**DATA FOR REVIEW**
────────────────

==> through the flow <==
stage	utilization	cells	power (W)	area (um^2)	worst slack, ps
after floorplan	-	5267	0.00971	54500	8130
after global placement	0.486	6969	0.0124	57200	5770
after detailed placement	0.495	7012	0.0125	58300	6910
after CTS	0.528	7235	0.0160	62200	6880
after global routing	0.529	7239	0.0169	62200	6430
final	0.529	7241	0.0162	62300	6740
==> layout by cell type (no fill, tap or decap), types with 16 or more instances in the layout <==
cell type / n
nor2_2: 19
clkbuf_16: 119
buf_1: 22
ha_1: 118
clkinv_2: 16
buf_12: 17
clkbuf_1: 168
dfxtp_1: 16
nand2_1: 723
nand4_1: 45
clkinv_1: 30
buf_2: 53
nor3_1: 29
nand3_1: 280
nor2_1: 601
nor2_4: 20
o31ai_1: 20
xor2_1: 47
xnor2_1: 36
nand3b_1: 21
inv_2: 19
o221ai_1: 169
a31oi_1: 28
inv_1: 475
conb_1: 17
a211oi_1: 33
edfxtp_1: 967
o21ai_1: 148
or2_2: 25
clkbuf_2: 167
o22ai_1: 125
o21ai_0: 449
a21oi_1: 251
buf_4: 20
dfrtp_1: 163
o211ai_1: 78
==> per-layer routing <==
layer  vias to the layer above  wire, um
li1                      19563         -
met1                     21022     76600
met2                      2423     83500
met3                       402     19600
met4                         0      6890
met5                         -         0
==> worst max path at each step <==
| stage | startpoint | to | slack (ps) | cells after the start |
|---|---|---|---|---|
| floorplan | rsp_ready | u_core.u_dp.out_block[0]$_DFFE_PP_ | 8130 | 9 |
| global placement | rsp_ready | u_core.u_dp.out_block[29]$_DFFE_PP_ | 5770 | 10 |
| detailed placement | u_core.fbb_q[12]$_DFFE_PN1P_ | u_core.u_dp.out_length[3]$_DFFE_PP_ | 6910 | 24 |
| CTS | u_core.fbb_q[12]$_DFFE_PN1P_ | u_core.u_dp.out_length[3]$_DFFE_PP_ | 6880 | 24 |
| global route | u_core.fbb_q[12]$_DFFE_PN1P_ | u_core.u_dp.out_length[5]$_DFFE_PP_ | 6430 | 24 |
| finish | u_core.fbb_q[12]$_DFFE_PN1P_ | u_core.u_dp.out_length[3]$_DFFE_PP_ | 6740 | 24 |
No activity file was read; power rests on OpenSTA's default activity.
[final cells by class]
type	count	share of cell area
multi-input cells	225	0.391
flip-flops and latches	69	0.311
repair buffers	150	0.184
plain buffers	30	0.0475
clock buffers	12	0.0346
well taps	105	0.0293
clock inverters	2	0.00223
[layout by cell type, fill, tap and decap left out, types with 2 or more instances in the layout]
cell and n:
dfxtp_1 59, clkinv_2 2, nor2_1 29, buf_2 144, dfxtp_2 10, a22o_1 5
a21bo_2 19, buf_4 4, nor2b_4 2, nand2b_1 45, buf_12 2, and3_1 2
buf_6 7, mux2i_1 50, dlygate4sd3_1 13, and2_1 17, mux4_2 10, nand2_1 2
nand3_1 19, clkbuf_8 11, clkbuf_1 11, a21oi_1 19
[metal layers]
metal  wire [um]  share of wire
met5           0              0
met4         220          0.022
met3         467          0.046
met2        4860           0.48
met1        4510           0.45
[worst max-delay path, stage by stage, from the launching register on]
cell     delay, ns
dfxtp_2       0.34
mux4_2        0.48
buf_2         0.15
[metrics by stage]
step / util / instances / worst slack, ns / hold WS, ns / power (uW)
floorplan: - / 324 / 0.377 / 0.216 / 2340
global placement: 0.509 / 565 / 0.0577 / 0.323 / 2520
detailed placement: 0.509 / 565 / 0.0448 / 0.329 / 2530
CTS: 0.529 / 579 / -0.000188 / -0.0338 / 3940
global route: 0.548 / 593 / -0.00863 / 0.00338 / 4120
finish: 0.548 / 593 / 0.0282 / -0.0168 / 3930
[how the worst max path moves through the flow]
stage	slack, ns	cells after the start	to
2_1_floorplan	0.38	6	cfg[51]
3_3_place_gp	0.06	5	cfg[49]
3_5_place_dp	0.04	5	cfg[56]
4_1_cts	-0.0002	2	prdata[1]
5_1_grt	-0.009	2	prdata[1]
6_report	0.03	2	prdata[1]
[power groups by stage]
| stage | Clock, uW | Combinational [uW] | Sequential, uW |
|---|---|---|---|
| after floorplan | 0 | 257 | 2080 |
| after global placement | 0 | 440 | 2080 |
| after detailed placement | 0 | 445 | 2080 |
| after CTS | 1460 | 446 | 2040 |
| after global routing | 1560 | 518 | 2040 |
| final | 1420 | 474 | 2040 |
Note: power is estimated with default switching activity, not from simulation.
<file path="src/sprk_pkg.sv">
// ----------------------------------------------------------------------------
// sprk_pkg
// Shared types, codes and helpers of the sparse PageRank engine.
// ----------------------------------------------------------------------------
`default_nettype none

package sprk_pkg;

  typedef enum logic [1:0] {
    REQ_ADD   = 2'd0,
    REQ_RUN   = 2'd1,
    REQ_READ  = 2'd2,
    REQ_CLEAR = 2'd3
  } req_kind_t;

  typedef enum logic [1:0] {
    RSP_OK    = 2'd0,
    RSP_FULL  = 2'd1,
    RSP_RANGE = 2'd2,
    RSP_EMPTY = 2'd3
  } rsp_code_t;

  typedef enum logic [1:0] {
    REG_NODE_COUNT     = 2'd0,
    REG_DAMPING        = 2'd1,
    REG_CONV_THRESHOLD = 2'd2,
    REG_ITER_LIMIT     = 2'd3
  } reg_idx_t;

  typedef struct packed {
    logic [10:0] node_count;
    logic [15:0] damping;
    logic [31:0] conv_threshold;
    logic [9:0]  iter_limit;
  } cfg_t;

  localparam logic [15:0] DAMPING_RESET   = 16'd55706;
  localparam logic [31:0] THRESHOLD_RESET = 32'd2147;
  localparam logic [9:0]  MAX_ITER_RESET  = 10'd100;
  localparam logic [31:0] RANK_ONE        = 32'h8000_0000;

  localparam int DIV_W  = 64;
  localparam int DIV_CW = 7;
  localparam logic [DIV_CW-1:0] DIV_STEPS_HALF = 7'd32;
  localparam logic [DIV_CW-1:0] DIV_STEPS_FULL = 7'd64;

  typedef enum logic [4:0] {
    ST_CLEAR,
    ST_IDLE,
    ST_DISPATCH,
    ST_CLEAR_REQ,
    ST_ADD_INC,
    ST_READ_POST,
    ST_POST_OK,
    ST_SEED_DIV,
    ST_SEED_WR,
    ST_ITER_CHK,
    ST_SINK_RD,
    ST_SINK_ACC,
    ST_SHARE_MUL,
    ST_SHARE_START,
    ST_SHARE_DIV,
    ST_INIT_WR,
    ST_EDGE_START,
    ST_EDGE_RD,
    ST_EDGE_NODE,
    ST_EDGE_CHK,
    ST_EDGE_DIV,
    ST_EDGE_MUL,
    ST_EDGE_ACC,
    ST_EDGE_NEXT,
    ST_UPD_RD,
    ST_UPD_WR,
    ST_SUM_RD,
    ST_SUM_ACC,
    ST_NORM_CHK,
    ST_NORM_RD,
    ST_NORM_START,
    ST_NORM_DIV
  } fsm_state_t;

  typedef enum logic [4:0] {
    OP_NONE,
    OP_CLR_WR,
    OP_CLR_EDGES,
    OP_POST_ERR,
    OP_POST_OK,
    OP_POST_READ,
    OP_ADD_WR,
    OP_ADD_INC,
    OP_READ_RD,
    OP_SEED_START,
    OP_SEED_WR,
    OP_SINK_CLR,
    OP_FINISH,
    OP_SINK_RD,
    OP_SINK_ACC,
    OP_SHARE_MUL,
    OP_SHARE_START,
    OP_INIT_WR,
    OP_EDGE_RD,
    OP_EDGE_NODE,
    OP_EDGE_DIV_START,
    OP_EDGE_MUL,
    OP_EDGE_ACC,
    OP_EDGE_NEXT,
    OP_UPD_RD,
    OP_UPD_WR,
    OP_SUM_RD,
    OP_SUM_ACC,
    OP_NORM_RD,
    OP_NORM_START,
    OP_NORM_WR
  } dp_op_t;

  typedef struct packed {
    req_kind_t kind;
    logic      n_zero;
    logic      node_oor;
    logic      full;
    logic      div_busy;
    logic      idx_last;
    logic      clr_last;
    logic      edge_none;
    logic      edge_last;
    logic      edge_skip;
    logic      iterate;
    logic      sum_zero;
    logic      out_busy;
  } dp_status_t;

  function automatic logic [31:0] sat32(input logic [63:0] v);
    sat32 = (|v[63:32]) ? 32'hFFFF_FFFF : v[31:0];
  endfunction

endpackage

`default_nettype wire

</file>
<file path="src/sprk_ctrl.sv">
// ----------------------------------------------------------------------------
// sprk_ctrl
// Sequencer: request dispatch, power iteration loop and normalization.
// ----------------------------------------------------------------------------
`default_nettype none

module sprk_ctrl (
  input  wire logic                 clk,
  input  wire logic                 rst,
  input  wire logic                 req_valid,
  output      logic                 req_ready,
  input  wire sprk_pkg::dp_status_t st,
  output      sprk_pkg::dp_op_t     op
);

  sprk_pkg::fsm_state_t state, state_next;

  assign req_ready = (state == sprk_pkg::ST_IDLE) && !st.out_busy;

  always_ff @(posedge clk) begin
    if (rst) begin
      state <= sprk_pkg::ST_CLEAR;
    end else begin
      state <= state_next;
    end
  end

  always_comb begin
    state_next = state;
    case (state)
      sprk_pkg::ST_CLEAR:     if (st.clr_last) state_next = sprk_pkg::ST_IDLE;
      sprk_pkg::ST_IDLE:      if (req_valid && req_ready) state_next = sprk_pkg::ST_DISPATCH;
      sprk_pkg::ST_DISPATCH: begin
        if (st.kind == sprk_pkg::REQ_CLEAR) begin
          state_next = sprk_pkg::ST_CLEAR_REQ;
        end else if (st.n_zero) begin
          state_next = sprk_pkg::ST_IDLE;
        end else begin
          case (st.kind)
            sprk_pkg::REQ_ADD:  state_next = (st.node_oor || st.full) ?
                                             sprk_pkg::ST_IDLE : sprk_pkg::ST_ADD_INC;
            sprk_pkg::REQ_RUN:  state_next = sprk_pkg::ST_SEED_DIV;
            sprk_pkg::REQ_READ: state_next = st.node_oor ?
                                             sprk_pkg::ST_IDLE : sprk_pkg::ST_READ_POST;
            default:            state_next = sprk_pkg::ST_IDLE;
          endcase
        end
      end
      sprk_pkg::ST_CLEAR_REQ:   if (st.clr_last) state_next = sprk_pkg::ST_POST_OK;
      sprk_pkg::ST_ADD_INC:     state_next = sprk_pkg::ST_IDLE;
      sprk_pkg::ST_READ_POST:   state_next = sprk_pkg::ST_IDLE;
      sprk_pkg::ST_POST_OK:     state_next = sprk_pkg::ST_IDLE;
      sprk_pkg::ST_SEED_DIV:    if (!st.div_busy) state_next = sprk_pkg::ST_SEED_WR;
      sprk_pkg::ST_SEED_WR:     if (st.idx_last) state_next = sprk_pkg::ST_ITER_CHK;
      sprk_pkg::ST_ITER_CHK:    state_next = st.iterate ? sprk_pkg::ST_SINK_RD :
                                                          sprk_pkg::ST_SUM_RD;
      sprk_pkg::ST_SINK_RD:     state_next = sprk_pkg::ST_SINK_ACC;
      sprk_pkg::ST_SINK_ACC:    state_next = st.idx_last ? sprk_pkg::ST_SHARE_MUL :
                                                           sprk_pkg::ST_SINK_RD;
      sprk_pkg::ST_SHARE_MUL:   state_next = sprk_pkg::ST_SHARE_START;
      sprk_pkg::ST_SHARE_START: state_next = sprk_pkg::ST_SHARE_DIV;
      sprk_pkg::ST_SHARE_DIV:   if (!st.div_busy) state_next = sprk_pkg::ST_INIT_WR;
      sprk_pkg::ST_INIT_WR:     if (st.idx_last) state_next = sprk_pkg::ST_EDGE_START;
      sprk_pkg::ST_EDGE_START:  state_next = st.edge_none ? sprk_pkg::ST_UPD_RD :
                                                            sprk_pkg::ST_EDGE_RD;
      sprk_pkg::ST_EDGE_RD:     state_next = sprk_pkg::ST_EDGE_NODE;
      sprk_pkg::ST_EDGE_NODE:   state_next = sprk_pkg::ST_EDGE_CHK;
      sprk_pkg::ST_EDGE_CHK:    state_next = st.edge_skip ? sprk_pkg::ST_EDGE_NEXT :
                                                            sprk_pkg::ST_EDGE_DIV;
      sprk_pkg::ST_EDGE_DIV:    if (!st.div_busy) state_next = sprk_pkg::ST_EDGE_MUL;
      sprk_pkg::ST_EDGE_MUL:    state_next = sprk_pkg::ST_EDGE_ACC;
      sprk_pkg::ST_EDGE_ACC:    state_next = sprk_pkg::ST_EDGE_NEXT;
      sprk_pkg::ST_EDGE_NEXT:   state_next = st.edge_last ? sprk_pkg::ST_UPD_RD :
                                                            sprk_pkg::ST_EDGE_RD;
      sprk_pkg::ST_UPD_RD:      state_next = sprk_pkg::ST_UPD_WR;
      sprk_pkg::ST_UPD_WR:      state_next = st.idx_last ? sprk_pkg::ST_ITER_CHK :
                                                           sprk_pkg::ST_UPD_RD;
      sprk_pkg::ST_SUM_RD:      state_next = sprk_pkg::ST_SUM_ACC;
      sprk_pkg::ST_SUM_ACC:     state_next = st.idx_last ? sprk_pkg::ST_NORM_CHK :
                                                           sprk_pkg::ST_SUM_RD;
      sprk_pkg::ST_NORM_CHK:    state_next = st.sum_zero ? sprk_pkg::ST_POST_OK :
                                                           sprk_pkg::ST_NORM_RD;
      sprk_pkg::ST_NORM_RD:     state_next = sprk_pkg::ST_NORM_START;
      sprk_pkg::ST_NORM_START:  state_next = sprk_pkg::ST_NORM_DIV;
      sprk_pkg::ST_NORM_DIV: begin
        if (!st.div_busy) begin
          state_next = st.idx_last ? sprk_pkg::ST_POST_OK : sprk_pkg::ST_NORM_RD;
        end
      end
      default:                  state_next = sprk_pkg::ST_IDLE;
    endcase
  end

  always_comb begin
    op = sprk_pkg::OP_NONE;
    case (state)
      sprk_pkg::ST_CLEAR:     op = sprk_pkg::OP_CLR_WR;
      sprk_pkg::ST_DISPATCH: begin
        if (st.kind == sprk_pkg::REQ_CLEAR) begin
          op = sprk_pkg::OP_CLR_EDGES;
        end else if (st.n_zero) begin
          op = sprk_pkg::OP_POST_ERR;
        end else begin
          case (st.kind)
            sprk_pkg::REQ_ADD:  op = (st.node_oor || st.full) ?
                                     sprk_pkg::OP_POST_ERR : sprk_pkg::OP_ADD_WR;
            sprk_pkg::REQ_RUN:  op = sprk_pkg::OP_SEED_START;
            sprk_pkg::REQ_READ: op = st.node_oor ?
                                     sprk_pkg::OP_POST_ERR : sprk_pkg::OP_READ_RD;
            default:            op = sprk_pkg::OP_NONE;
          endcase
        end
      end
      sprk_pkg::ST_CLEAR_REQ:   op = sprk_pkg::OP_CLR_WR;
      sprk_pkg::ST_ADD_INC:     op = sprk_pkg::OP_ADD_INC;
      sprk_pkg::ST_READ_POST:   op = sprk_pkg::OP_POST_READ;
      sprk_pkg::ST_POST_OK:     op = sprk_pkg::OP_POST_OK;
      sprk_pkg::ST_SEED_WR:     op = sprk_pkg::OP_SEED_WR;
      sprk_pkg::ST_ITER_CHK:    op = st.iterate ? sprk_pkg::OP_SINK_CLR : sprk_pkg::OP_FINISH;
      sprk_pkg::ST_SINK_RD:     op = sprk_pkg::OP_SINK_RD;
      sprk_pkg::ST_SINK_ACC:    op = sprk_pkg::OP_SINK_ACC;
      sprk_pkg::ST_SHARE_MUL:   op = sprk_pkg::OP_SHARE_MUL;
      sprk_pkg::ST_SHARE_START: op = sprk_pkg::OP_SHARE_START;
      sprk_pkg::ST_INIT_WR:     op = sprk_pkg::OP_INIT_WR;
      sprk_pkg::ST_EDGE_RD:     op = sprk_pkg::OP_EDGE_RD;
      sprk_pkg::ST_EDGE_NODE:   op = sprk_pkg::OP_EDGE_NODE;
      sprk_pkg::ST_EDGE_CHK:    op = st.edge_skip ? sprk_pkg::OP_NONE :
                                                    sprk_pkg::OP_EDGE_DIV_START;
      sprk_pkg::ST_EDGE_MUL:    op = sprk_pkg::OP_EDGE_MUL;
      sprk_pkg::ST_EDGE_ACC:    op = sprk_pkg::OP_EDGE_ACC;
      sprk_pkg::ST_EDGE_NEXT:   op = sprk_pkg::OP_EDGE_NEXT;
      sprk_pkg::ST_UPD_RD:      op = sprk_pkg::OP_UPD_RD;
      sprk_pkg::ST_UPD_WR:      op = sprk_pkg::OP_UPD_WR;
      sprk_pkg::ST_SUM_RD:      op = sprk_pkg::OP_SUM_RD;
      sprk_pkg::ST_SUM_ACC:     op = sprk_pkg::OP_SUM_ACC;
      sprk_pkg::ST_NORM_RD:     op = sprk_pkg::OP_NORM_RD;
      sprk_pkg::ST_NORM_START:  op = sprk_pkg::OP_NORM_START;
      sprk_pkg::ST_NORM_DIV:    op = st.div_busy ? sprk_pkg::OP_NONE : sprk_pkg::OP_NORM_WR;
      default:                  op = sprk_pkg::OP_NONE;
    endcase
  end

endmodule

`default_nettype wire

</file>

────────────────

**EXERCISE DIRECTIONS**
Look above for the line containing "CTS: 0.529 / 579 / -0.000188 / -0.0338 / 3940". Output from there through the line containing "474 | 2040 |", exactly and inclusively.

**ANSWER SPACE**
CTS: 0.529 / 579 / -0.000188 / -0.0338 / 3940
global route: 0.548 / 593 / -0.00863 / 0.00338 / 4120
finish: 0.548 / 593 / 0.0282 / -0.0168 / 3930
[how the worst max path moves through the flow]
stage	slack, ns	cells after the start	to
2_1_floorplan	0.38	6	cfg[51]
3_3_place_gp	0.06	5	cfg[49]
3_5_place_dp	0.04	5	cfg[56]
4_1_cts	-0.0002	2	prdata[1]
5_1_grt	-0.009	2	prdata[1]
6_report	0.03	2	prdata[1]
[power groups by stage]
| stage | Clock, uW | Combinational [uW] | Sequential, uW |
|---|---|---|---|
| after floorplan | 0 | 257 | 2080 |
| after global placement | 0 | 440 | 2080 |
| after detailed placement | 0 | 445 | 2080 |
| after CTS | 1460 | 446 | 2040 |
| after global routing | 1560 | 518 | 2040 |
| final | 1420 | 474 | 2040 |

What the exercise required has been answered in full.